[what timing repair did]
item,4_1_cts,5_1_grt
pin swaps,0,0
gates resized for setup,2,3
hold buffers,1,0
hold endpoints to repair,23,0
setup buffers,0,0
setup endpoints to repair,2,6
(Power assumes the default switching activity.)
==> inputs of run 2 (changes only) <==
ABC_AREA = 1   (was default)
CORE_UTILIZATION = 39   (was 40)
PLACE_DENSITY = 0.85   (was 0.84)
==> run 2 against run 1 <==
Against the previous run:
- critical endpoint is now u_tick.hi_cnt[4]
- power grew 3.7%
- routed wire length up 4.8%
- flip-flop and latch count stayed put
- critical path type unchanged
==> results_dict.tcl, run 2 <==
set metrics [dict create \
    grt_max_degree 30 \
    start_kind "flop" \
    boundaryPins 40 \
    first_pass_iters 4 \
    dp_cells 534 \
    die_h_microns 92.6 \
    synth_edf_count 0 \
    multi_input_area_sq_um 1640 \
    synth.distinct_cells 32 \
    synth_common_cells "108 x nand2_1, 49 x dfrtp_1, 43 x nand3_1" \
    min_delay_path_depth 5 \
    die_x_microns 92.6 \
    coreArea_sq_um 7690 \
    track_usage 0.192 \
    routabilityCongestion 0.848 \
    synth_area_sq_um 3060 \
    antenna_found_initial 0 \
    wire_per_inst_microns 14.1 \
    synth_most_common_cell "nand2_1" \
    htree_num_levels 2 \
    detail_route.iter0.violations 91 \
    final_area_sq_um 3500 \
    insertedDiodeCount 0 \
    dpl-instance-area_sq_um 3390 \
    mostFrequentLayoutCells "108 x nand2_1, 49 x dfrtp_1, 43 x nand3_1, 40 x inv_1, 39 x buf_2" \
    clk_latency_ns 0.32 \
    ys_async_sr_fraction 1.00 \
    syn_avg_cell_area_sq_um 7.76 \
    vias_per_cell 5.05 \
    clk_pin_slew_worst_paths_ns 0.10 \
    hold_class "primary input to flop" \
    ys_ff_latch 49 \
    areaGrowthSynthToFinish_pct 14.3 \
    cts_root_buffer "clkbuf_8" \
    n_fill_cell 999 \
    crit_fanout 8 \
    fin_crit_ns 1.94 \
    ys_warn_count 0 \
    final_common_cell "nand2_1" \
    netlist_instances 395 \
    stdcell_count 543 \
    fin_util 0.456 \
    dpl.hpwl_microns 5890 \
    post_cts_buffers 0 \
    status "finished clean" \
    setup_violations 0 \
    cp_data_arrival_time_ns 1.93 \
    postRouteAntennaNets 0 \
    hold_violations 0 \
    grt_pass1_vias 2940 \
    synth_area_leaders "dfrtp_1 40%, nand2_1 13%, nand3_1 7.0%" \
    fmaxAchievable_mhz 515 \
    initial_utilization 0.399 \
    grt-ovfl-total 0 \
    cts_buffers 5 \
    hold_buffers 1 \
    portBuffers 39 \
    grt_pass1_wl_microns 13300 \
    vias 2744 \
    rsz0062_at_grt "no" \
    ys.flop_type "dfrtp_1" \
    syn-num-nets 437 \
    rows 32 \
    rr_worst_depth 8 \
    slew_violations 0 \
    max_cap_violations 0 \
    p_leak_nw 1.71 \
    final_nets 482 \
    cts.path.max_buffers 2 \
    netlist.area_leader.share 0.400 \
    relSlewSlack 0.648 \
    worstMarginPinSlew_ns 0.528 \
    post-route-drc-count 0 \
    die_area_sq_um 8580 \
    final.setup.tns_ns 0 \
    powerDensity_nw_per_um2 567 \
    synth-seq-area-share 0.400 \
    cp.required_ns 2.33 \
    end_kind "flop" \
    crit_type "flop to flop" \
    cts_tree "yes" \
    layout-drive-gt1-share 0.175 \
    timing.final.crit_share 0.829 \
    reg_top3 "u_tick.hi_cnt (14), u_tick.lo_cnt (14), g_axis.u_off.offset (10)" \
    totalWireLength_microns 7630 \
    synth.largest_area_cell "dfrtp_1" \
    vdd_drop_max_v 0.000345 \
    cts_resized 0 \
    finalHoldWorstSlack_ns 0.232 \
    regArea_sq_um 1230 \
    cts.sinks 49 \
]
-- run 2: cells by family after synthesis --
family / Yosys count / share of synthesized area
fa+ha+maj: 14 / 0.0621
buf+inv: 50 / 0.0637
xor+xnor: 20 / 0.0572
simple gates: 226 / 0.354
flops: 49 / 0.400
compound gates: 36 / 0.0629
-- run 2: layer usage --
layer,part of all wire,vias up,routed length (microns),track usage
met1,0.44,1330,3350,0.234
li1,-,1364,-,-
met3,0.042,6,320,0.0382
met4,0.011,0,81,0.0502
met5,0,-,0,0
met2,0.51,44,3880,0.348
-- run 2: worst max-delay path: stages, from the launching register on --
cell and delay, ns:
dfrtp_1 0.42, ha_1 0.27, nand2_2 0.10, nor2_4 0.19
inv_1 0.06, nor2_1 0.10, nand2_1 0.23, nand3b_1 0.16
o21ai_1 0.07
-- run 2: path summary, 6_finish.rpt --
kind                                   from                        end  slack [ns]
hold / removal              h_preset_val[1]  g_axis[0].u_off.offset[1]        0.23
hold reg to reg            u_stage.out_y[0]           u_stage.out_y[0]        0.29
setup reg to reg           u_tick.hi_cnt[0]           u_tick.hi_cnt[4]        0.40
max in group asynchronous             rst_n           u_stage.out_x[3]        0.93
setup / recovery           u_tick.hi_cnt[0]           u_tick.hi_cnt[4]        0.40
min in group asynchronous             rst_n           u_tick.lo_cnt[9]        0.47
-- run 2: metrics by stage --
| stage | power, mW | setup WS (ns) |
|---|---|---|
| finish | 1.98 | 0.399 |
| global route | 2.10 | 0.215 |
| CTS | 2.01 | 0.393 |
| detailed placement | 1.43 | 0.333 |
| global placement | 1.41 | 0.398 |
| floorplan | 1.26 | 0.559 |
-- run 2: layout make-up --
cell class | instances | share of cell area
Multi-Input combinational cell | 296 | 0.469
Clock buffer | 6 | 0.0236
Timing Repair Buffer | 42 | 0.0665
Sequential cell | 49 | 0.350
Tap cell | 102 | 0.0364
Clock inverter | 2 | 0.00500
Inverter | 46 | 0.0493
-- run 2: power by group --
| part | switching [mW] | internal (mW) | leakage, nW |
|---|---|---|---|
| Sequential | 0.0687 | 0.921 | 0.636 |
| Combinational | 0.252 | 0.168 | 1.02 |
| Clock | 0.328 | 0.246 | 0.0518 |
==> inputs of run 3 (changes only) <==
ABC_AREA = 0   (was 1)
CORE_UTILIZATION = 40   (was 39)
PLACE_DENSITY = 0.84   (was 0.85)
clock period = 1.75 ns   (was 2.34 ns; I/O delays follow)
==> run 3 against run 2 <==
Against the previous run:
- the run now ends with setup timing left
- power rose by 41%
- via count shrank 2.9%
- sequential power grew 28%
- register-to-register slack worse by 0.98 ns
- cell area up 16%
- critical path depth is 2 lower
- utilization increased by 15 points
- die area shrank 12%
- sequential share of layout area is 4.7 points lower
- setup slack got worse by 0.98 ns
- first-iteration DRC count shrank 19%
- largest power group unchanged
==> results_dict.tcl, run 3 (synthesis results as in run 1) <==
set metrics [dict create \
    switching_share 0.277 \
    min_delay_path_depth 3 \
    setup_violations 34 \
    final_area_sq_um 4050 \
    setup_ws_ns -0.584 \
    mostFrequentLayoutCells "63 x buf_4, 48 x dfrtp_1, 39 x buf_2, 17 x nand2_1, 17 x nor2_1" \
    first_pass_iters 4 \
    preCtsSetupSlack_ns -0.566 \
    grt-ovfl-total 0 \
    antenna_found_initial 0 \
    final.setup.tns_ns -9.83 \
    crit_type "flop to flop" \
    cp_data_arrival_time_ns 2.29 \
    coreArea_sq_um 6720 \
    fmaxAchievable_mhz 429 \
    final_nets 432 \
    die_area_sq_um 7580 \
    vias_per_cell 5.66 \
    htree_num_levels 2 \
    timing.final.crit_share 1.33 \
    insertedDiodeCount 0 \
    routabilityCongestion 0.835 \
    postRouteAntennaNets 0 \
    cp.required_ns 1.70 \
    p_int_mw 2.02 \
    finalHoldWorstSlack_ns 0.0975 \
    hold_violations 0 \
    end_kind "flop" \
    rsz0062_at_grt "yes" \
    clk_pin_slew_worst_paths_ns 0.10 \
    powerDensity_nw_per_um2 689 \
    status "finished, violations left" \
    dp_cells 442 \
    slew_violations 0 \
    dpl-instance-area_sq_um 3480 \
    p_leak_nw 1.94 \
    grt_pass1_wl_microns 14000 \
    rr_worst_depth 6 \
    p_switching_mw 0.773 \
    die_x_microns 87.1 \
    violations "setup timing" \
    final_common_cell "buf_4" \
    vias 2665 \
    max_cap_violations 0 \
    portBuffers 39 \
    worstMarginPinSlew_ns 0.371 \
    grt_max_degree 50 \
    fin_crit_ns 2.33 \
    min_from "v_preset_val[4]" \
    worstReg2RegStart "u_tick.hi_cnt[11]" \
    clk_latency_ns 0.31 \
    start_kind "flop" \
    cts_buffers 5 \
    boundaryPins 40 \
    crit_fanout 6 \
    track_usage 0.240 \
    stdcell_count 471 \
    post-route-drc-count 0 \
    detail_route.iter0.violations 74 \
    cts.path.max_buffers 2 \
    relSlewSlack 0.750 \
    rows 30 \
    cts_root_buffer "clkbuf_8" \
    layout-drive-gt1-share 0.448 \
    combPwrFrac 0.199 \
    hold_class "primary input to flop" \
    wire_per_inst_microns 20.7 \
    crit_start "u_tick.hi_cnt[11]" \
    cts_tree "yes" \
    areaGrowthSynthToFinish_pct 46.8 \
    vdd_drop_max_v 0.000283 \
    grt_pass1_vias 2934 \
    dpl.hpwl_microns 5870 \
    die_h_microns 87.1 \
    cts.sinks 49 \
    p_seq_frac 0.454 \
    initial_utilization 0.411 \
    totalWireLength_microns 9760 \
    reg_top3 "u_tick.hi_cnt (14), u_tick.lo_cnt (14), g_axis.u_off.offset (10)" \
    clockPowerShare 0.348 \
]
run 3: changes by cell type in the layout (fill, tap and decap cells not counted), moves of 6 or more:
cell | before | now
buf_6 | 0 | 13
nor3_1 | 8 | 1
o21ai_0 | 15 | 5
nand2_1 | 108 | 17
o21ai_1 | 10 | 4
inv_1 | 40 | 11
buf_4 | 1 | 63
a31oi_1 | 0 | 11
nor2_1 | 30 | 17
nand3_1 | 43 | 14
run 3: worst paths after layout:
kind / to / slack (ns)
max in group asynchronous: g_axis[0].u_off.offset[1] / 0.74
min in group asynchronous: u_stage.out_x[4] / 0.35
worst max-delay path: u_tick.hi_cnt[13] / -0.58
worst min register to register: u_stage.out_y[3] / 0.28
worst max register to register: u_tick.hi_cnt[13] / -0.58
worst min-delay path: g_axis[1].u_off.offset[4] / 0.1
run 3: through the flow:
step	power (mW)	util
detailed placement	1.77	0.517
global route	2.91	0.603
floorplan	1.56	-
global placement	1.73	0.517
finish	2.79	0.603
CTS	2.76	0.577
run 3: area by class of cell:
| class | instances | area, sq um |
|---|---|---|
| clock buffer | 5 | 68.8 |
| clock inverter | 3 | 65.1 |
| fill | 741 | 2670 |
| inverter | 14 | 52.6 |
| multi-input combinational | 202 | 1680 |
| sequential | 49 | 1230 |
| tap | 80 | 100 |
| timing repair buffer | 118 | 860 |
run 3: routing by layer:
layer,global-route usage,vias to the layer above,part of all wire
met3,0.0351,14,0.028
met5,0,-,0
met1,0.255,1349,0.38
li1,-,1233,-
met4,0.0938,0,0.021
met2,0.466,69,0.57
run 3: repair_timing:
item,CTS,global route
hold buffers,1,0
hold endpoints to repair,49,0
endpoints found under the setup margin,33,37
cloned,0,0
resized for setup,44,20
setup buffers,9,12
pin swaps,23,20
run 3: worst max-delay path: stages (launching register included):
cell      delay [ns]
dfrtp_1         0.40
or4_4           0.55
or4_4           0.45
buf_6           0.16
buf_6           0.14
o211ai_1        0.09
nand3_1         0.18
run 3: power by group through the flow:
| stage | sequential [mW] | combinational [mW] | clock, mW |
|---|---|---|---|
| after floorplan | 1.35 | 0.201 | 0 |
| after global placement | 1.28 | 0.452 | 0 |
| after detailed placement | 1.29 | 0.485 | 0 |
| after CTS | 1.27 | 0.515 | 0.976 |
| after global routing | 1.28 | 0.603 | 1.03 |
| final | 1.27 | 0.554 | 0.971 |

- **EXERCISE PROMPT**:
Please copy each line of the records above that holds the word "after".

- **ANSWER SPACE**:
-- run 2: cells by family after synthesis --
run 3: worst paths after layout:
| after floorplan | 1.35 | 0.201 | 0 |
| after global placement | 1.28 | 0.452 | 0 |
| after detailed placement | 1.29 | 0.485 | 0 |
| after CTS | 1.27 | 0.515 | 0.976 |
| after global routing | 1.28 | 0.603 | 1.03 |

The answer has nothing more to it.